The terminal Paleozoic fungal event: evidence of terrestrial ecosystem destabilization and collapse.
Resumo:
Because of its prominent role in global biomass storage, land vegetation is the most obvious biota to be investigated for records of dramatic ecologic crisis in Earth history. There is accumulating evidence that, throughout the world, sedimentary organic matter preserved in latest Permian deposits is characterized by unparalleled abundances of fungal remains, irrespective of depositional environment (marine, lacustrine, fluviatile), floral provinciality, and climatic zonation.
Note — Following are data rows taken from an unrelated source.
## flow/design.v

```verilog
`timescale 1ns / 1ps
module Mux16x1(
    input [1:0] in1,
    input [1:0] in2,
    input [1:0] in3,
    input [1:0] in4,
    input [1:0] in5,
    input [1:0] in6,
    input [1:0] in7,
    input [1:0] in8,
    input [1:0] in9,
    input [1:0] in10,
    input [1:0] in11,
    input [1:0] in12,
    input [1:0] in13,
    input [1:0] in14,
    input [1:0] in15,
    input [1:0] in16,
    input [3:0] select,
    output reg [1:0] out);
    always @(*) begin
        case(select)
            4'd0: out <= in1;
            4'd1: out <= in2;
            4'd2: out <= in3;
            4'd3: out <= in4;
            4'd4: out <= in5;
            4'd5: out <= in6;
            4'd6: out <= in7;
            4'd7: out <= in8;    
            4'd8: out <= in9;
            4'd9: out <= in10;
            4'd10: out <= in11;
            4'd11: out <= in12;
            4'd12: out <= in13;
            4'd13: out <= in14;
            4'd14: out <= in15;
            4'd15: out <= in16;       
        endcase
end
endmodule
```

## flow/run.sh

```bash
#!/bin/bash
# OpenROAD 26Q1-2900-gdf79404cd8, Yosys 0.63+post, stock flow scripts
make -C /OpenROAD-flow-scripts/flow DESIGN_CONFIG=/design/flow/config.mk WORK_HOME=/design/flow/orfs finish
```

## flow/config.mk

```make
export PLATFORM = sky130hd
export DESIGN_NAME = Mux16x1
export DESIGN_NICKNAME = Mux16x1
export VERILOG_FILES = /design/flow/design.v
export SDC_FILE = /design/flow/constraint.sdc
export NUM_CORES = 4
export LEC_CHECK = 1
export CORE_AREA = 10 10 70 70
export DIE_AREA = 0 0 80 80
```

## flow/constraint.sdc

```tcl
current_design Mux16x1

set clk_period 1.7
set clk_io_pct 0.2

create_clock -name clk0 -period $clk_period

set non_clock_inputs [all_inputs -no_clocks]
set_input_delay [expr $clk_period * $clk_io_pct] -clock clk0 $non_clock_inputs
set_output_delay [expr $clk_period * $clk_io_pct] -clock clk0 [all_outputs]
```

==> notes.md <==
Reports from this run.

- The flow ran to the end, but the final reports show violations.
- The final reports fail on negative setup slack.
- Total power normalized to cell area comes to ~210 nW/um^2.
- The number of antenna-violating nets in the routed design reads 0.
- The die area is between 6000 and 7000 sq um.
- Overall routing resource usage recorded by global route was 0.0503.
- The via density per instance reads between 4 and 5.
- The fill cell instance count of the final layout is 390.
- The post-route minimum period is between 1500 and 2000 ps.
- The post-synthesis area per instance is 7.42 sq um.
- The post-synthesis instance total reads roughly 56.
- The mapped netlist covers 415 sq um.
- The detailed router placed 607 vias in this run.
- The total area of sequential cells reads 0 sq um.
- The yosys-reported design area after synthesis reads just over 400 sq um.
- The remaining max-slew budget at the tightest pin reads 0.832.
- The net load switching power is 0.0710 mW.
- In this run the number of cells on the critical path is 6.
- The max-capacitance violation count is 0.
- The max-slew violation total from the final report is 0.
- The portion of total power attributed to sequential cells reads 0.
- According to the hold report, the worst path is of the in -> out type.
- The finished layout holds 149 standard cells, fillers aside.
- Global routing finished with a remaining overflow of 0.
- The area added between synthesis and finish is 126%.
- The number of remaining DRC errors reads 0.
- The final antenna diode count reads 0.
- The core footprint is approximately 3400 sq um.
- The post-layout worst setup margin is -14.2 ps.
- The startpoint of the worst hold path reads select[3].
- The multi-input combinational cell area is between 300 and 400 sq um.
- The fraction of the cycle the final worst path needs is 1.01.
- The maximum resistive drop on vdd is between 0.08 and 0.09 mV.
- The number of cells after detailed placement is ~150.
- Sequential cells placed in the final layout were counted as 0.
- The post-route setup TNS reads -14.2 ps.
- The count of synthesis-stage warnings from yosys reads 1.
- STA classifies the critical path startpoint as an input pin.
- The number of failing hold endpoints at the final stage reads 0.
- The required time of the critical path reads 1360 ps.
- The critical path endpoint category reads an output pin.
- The power share of the combinational group reads 1.000.
- The wire length after detailed routing reads between 1500 and 2000 um.
- The switching share of total power is 0.360.
- The largest fanout on the critical path is 6.
- In the layout the commonest cells are 18 x sky130_fd_sc_hd__dlygate4sd2_1, 8 x sky130_fd_sc_hd__buf_4, 6 x sky130_fd_sc_hd__buf_6.
- The post-route total power is ~0.2 mW.
- The final weighted congestion of routability-driven global placement is between 0.8 and 0.9.
- Setup repair after global routing could not meet its margin everywhere.
- The kind of cell with the highest combined delay along the critical path is AND-OR/OR-AND gates.
- The peak per-stage delay on the critical path is about 340 ps.
- By instance count after routing, the leading logic cell type is sky130_fd_sc_hd__dlygate4sd2_1.
- Static timing analysis puts the maximum clock frequency at about 580 MHz.
- In the Yosys report the total cell count is approximately 56.
- The initial antenna violation count is 0.
- The tally of OpenROAD warnings reads 34.
- The number of global-route vias before repair reads between 500 and 600.
- The share of the Yosys chip area taken by registers is 0.
- For this design the static power due to leakage is roughly 0.43 nW.
- The worst setup path endpoint is out[0].
- In the log, the iteration count for the first detailed-route pass is 4.
- After synthesis, the netlist uses 33 different library cells.
- The clock buffer count reads 0.
- The port buffer count reads 38.
- The type of the worst setup path is in -> out.
- The first global-routing pass estimated roughly 2700 um of wire.
- The final count of negative-setup-slack endpoints reads 1.
- Entering global routing, the biggest net connects 10 pins.
- Per the OpenROAD floorplan log, the width of the die is ~80 um.
- The first element of the critical path reads select[3].
- The slowest cell on the critical path reads sky130_fd_sc_hd__o32a_1.
- The core utilization at floorplan is 0.122.
- The routed length per instance is approximately 13 um.
- The cell row count is 21.
- The worst endpoint data arrival time is 1370 ps.
- For reference, the critical path cell chain is buf_12, mux2i_1, o2111a_1, a41oi_2, o32a_1, buf_2.
- The count of routing violations after the opening detailed-route iteration is 33.
- The actual transition at the worst max-transition pin reads around 250 ps.
- In the placement report, post-DP HPWL is listed as ~1600 um.
- The internal portion of the total power is between 0.1 and 0.15 mW.
- The power report attributes to the clock group a share of 0.
- The critical path buffer and inverter count is 2.
- The vertical extent of the die is about 80 um.
- The number of top-level pins is 38.
- The layout cell share with drive strength beyond 1 is 0.417.
- Prior to clock tree synthesis, the placed netlist has a worst setup slack of -926 ps.
==> cell families (layout without fill, tap and decap cells) <==
group	Yosys count	after routing	synth area share
simple gates	24	24	0.349
compound gates	15	15	0.259
buf+inv	9	56	0.172
mux	8	8	0.220
==> through the flow <==
stage                     cell area, sq um  hold slack (ps)   util
after CTS                              885             1250  0.259
after detailed placement               891             1650  0.261
after global routing                   938             1240  0.275
final                                  938             1200  0.275
after global placement                 891             1650  0.261
after floorplan                        415              758      -
==> cell usage after synthesis (2+ instances only) <==
| master | number | share of area |
|---|---|---|
| sky130_fd_sc_hd__nor2_1 | 5 | 0.045 |
| sky130_fd_sc_hd__inv_1 | 3 | 0.027 |
| sky130_fd_sc_hd__buf_6 | 4 | 0.11 |
| sky130_fd_sc_hd__o21ai_0 | 3 | 0.036 |
| sky130_fd_sc_hd__nand2_1 | 5 | 0.045 |
| sky130_fd_sc_hd__nand4b_1 | 4 | 0.084 |
| sky130_fd_sc_hd__mux2_4 | 2 | 0.072 |
| sky130_fd_sc_hd__mux2i_1 | 5 | 0.12 |
==> repair_timing <==
item	in CTS	in global routing
pin swaps	25	14
hold buffers	0	0
endpoints found under the setup margin	2	2
gates resized	79	22
buffers inserted	0	2
==> metal layers <==
metal | GRT usage | routed length, um | vias up
met5 | 0 | 0 | -
met4 | 0 | 0 | 0
met3 | 0.0250 | 248 | 0
met2 | 0.0690 | 726 | 26
met1 | 0.0725 | 895 | 268
li1 | - | - | 313
==> area by class of cell <==
type                       count  share of cell area
tap                           46              0.0613
timing repair buffer          53               0.509
multi-input combinational     47               0.417
inverter                       3              0.0120
==> power groups by stage <==
stage         clock [mW]  sequential (mW)  combinational [mW]
CTS                    0                0               0.182
global route           0                0               0.213
finish                 0                0               0.197
==> how the worst min path moves through the flow <==
stage | endpoint | slack, ps | cells after the start
after CTS | out[0] | 1250 | 5
after global routing | out[1] | 1240 | 5
final | out[1] | 1200 | 5
No activity file was given, so power comes from the tool's default toggle rates.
This fungal event can be considered to reflect excessive dieback of arboreous vegetation, effecting destabilization and subsequent collapse of terrestrial ecosystems with concomitant loss of standing biomass. Such a scenario is in harmony with predictions that the Permian-Triassic ecologic crisis was triggered by the effects of severe changes in atmospheric chemistry arising from the rapid eruption of the Siberian Traps flood basalts.